> [Required work]
For the data below, give the number of lines containing "these" and nothing more.

> [Data for this task]
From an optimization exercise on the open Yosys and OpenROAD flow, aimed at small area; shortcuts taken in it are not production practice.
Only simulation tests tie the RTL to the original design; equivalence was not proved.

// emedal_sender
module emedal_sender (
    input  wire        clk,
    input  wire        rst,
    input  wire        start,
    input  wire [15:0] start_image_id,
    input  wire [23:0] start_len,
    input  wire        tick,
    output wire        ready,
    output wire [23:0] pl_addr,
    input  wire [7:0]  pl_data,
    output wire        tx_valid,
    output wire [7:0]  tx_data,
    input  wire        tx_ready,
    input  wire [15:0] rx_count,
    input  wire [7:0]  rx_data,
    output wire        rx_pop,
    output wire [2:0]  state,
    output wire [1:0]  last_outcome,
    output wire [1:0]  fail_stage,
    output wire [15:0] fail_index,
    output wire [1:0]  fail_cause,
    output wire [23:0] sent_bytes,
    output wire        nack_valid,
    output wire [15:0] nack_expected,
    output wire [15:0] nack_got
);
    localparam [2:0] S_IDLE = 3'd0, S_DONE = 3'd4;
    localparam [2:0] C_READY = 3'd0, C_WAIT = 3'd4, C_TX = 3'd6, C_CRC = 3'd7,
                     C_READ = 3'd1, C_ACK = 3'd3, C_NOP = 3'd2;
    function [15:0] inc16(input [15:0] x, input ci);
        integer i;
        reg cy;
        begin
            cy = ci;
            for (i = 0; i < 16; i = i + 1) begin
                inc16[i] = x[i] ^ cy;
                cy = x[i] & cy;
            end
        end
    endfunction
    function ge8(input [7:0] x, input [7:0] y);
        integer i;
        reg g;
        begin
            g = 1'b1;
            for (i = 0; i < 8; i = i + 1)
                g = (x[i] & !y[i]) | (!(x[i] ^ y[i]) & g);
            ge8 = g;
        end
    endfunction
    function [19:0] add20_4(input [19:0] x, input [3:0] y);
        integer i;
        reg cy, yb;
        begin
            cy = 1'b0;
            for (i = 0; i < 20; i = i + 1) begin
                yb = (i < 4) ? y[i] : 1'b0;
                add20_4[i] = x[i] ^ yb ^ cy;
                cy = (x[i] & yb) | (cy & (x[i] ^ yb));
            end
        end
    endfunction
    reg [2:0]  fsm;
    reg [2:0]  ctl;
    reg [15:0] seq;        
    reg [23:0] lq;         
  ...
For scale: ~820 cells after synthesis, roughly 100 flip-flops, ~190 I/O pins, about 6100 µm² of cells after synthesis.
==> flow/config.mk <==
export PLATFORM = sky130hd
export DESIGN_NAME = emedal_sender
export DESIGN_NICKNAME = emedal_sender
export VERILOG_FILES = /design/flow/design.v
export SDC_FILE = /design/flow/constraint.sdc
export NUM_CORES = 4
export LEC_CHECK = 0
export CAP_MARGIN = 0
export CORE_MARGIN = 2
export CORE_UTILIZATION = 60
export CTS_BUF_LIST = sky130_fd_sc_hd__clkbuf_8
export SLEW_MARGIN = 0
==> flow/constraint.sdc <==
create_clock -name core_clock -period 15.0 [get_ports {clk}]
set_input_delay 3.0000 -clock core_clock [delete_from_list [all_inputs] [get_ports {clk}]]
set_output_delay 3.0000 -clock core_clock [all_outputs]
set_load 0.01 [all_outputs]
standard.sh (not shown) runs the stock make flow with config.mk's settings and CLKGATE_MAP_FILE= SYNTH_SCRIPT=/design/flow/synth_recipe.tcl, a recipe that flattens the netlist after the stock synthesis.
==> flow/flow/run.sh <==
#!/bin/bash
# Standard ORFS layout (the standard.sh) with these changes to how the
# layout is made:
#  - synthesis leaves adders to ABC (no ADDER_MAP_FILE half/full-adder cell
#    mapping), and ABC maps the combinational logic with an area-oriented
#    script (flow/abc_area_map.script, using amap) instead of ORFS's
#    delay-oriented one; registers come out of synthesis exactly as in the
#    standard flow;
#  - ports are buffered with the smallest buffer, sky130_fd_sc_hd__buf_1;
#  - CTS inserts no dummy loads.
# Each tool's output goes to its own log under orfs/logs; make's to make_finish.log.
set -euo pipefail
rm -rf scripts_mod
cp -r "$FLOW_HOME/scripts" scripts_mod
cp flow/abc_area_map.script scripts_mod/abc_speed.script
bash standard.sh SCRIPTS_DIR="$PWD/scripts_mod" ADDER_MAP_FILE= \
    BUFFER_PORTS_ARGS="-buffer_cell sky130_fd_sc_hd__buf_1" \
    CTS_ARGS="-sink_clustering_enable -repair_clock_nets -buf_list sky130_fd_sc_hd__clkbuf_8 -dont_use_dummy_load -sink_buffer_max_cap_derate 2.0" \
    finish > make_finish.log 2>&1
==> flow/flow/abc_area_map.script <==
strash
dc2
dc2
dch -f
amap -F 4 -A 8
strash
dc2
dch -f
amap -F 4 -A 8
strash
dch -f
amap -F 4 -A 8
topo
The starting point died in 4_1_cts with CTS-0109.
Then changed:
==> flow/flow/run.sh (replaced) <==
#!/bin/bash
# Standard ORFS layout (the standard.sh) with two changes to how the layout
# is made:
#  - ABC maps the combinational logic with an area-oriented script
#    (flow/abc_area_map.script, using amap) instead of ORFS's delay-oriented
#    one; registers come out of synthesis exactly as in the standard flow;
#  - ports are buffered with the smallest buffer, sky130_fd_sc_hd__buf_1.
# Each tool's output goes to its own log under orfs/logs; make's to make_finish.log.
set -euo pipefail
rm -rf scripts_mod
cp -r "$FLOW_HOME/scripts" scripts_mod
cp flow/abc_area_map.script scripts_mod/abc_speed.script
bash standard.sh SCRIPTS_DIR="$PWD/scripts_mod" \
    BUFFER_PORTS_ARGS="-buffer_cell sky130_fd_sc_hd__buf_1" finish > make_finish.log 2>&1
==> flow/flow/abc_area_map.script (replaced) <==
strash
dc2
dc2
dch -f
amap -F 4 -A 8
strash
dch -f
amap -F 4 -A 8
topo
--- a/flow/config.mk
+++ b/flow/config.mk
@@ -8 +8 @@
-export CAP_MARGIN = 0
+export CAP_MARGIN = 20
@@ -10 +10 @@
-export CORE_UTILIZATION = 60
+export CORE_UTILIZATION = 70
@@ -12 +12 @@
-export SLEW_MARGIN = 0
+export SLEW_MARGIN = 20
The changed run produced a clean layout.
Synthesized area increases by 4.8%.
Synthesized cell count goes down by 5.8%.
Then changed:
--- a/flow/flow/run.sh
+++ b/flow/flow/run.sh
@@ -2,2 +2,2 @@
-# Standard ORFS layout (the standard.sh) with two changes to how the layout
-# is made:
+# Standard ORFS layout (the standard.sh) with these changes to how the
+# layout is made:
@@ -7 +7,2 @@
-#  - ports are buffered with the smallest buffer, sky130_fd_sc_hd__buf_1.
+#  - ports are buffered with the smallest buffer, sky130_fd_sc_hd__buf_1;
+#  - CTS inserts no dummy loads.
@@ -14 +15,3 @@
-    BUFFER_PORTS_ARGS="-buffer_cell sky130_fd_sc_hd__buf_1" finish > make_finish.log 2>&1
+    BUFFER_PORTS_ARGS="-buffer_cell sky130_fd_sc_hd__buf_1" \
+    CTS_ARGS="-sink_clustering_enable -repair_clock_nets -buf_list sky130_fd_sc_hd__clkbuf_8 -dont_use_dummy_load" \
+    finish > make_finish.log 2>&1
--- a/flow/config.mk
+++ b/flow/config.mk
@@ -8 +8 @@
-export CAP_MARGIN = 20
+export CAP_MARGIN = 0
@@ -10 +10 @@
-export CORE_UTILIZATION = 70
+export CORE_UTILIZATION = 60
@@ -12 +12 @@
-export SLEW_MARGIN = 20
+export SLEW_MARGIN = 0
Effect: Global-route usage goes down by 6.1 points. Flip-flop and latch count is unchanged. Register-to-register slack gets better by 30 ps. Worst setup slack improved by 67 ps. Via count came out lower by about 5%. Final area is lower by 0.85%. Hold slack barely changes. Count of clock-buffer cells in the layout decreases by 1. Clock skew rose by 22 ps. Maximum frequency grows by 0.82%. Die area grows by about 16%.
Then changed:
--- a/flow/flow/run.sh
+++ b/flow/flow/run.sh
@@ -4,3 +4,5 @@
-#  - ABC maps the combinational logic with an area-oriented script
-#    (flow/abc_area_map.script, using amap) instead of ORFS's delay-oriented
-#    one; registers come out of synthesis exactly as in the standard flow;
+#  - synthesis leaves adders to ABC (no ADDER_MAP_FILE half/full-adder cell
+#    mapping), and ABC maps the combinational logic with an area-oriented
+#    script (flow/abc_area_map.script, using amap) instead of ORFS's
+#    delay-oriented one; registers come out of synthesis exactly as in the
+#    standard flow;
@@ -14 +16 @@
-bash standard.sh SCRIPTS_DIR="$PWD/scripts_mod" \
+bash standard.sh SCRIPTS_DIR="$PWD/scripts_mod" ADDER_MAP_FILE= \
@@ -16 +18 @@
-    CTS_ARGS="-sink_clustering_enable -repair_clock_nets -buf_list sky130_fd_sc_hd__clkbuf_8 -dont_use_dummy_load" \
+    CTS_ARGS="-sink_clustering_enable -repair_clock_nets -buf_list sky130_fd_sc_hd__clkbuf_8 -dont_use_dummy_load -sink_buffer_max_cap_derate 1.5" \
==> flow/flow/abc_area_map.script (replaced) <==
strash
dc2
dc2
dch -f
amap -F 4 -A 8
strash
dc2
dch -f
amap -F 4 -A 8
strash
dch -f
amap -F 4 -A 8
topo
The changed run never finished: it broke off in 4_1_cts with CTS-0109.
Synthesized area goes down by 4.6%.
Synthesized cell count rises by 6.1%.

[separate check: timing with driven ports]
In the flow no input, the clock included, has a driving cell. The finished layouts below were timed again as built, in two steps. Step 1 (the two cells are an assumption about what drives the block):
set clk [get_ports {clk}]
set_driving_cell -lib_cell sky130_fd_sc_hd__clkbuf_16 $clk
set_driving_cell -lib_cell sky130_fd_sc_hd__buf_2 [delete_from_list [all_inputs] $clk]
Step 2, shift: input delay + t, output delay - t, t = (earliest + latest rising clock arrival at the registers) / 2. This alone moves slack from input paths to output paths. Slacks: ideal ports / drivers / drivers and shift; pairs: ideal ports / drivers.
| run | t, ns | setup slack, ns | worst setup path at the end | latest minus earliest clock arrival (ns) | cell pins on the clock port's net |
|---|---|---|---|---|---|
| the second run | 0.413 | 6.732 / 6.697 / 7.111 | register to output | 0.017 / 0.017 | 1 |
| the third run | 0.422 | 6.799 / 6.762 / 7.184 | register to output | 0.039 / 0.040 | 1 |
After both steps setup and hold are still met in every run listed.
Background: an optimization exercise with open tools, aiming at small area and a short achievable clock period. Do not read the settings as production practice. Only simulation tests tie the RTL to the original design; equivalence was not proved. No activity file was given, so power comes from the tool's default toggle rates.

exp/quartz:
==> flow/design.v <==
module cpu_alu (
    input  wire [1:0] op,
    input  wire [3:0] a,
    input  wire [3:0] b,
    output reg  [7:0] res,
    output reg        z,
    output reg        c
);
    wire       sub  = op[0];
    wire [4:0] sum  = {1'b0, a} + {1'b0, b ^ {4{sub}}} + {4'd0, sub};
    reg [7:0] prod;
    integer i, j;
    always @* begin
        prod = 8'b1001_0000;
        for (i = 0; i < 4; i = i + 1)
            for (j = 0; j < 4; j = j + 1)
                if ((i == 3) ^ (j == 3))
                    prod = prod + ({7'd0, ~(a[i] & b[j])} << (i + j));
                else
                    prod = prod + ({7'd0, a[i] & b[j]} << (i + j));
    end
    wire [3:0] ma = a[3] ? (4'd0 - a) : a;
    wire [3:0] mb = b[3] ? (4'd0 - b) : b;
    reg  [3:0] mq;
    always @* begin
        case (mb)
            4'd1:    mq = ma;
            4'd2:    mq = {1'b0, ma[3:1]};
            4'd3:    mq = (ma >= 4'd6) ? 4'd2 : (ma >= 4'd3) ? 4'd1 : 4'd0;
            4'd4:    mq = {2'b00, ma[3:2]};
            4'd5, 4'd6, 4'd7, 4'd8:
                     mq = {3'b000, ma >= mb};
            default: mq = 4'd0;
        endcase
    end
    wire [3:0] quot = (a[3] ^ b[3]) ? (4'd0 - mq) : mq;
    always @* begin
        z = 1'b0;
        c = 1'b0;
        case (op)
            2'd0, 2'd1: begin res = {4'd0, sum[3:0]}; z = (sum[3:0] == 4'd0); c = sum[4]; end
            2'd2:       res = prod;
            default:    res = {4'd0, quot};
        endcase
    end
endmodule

> [Response below]
2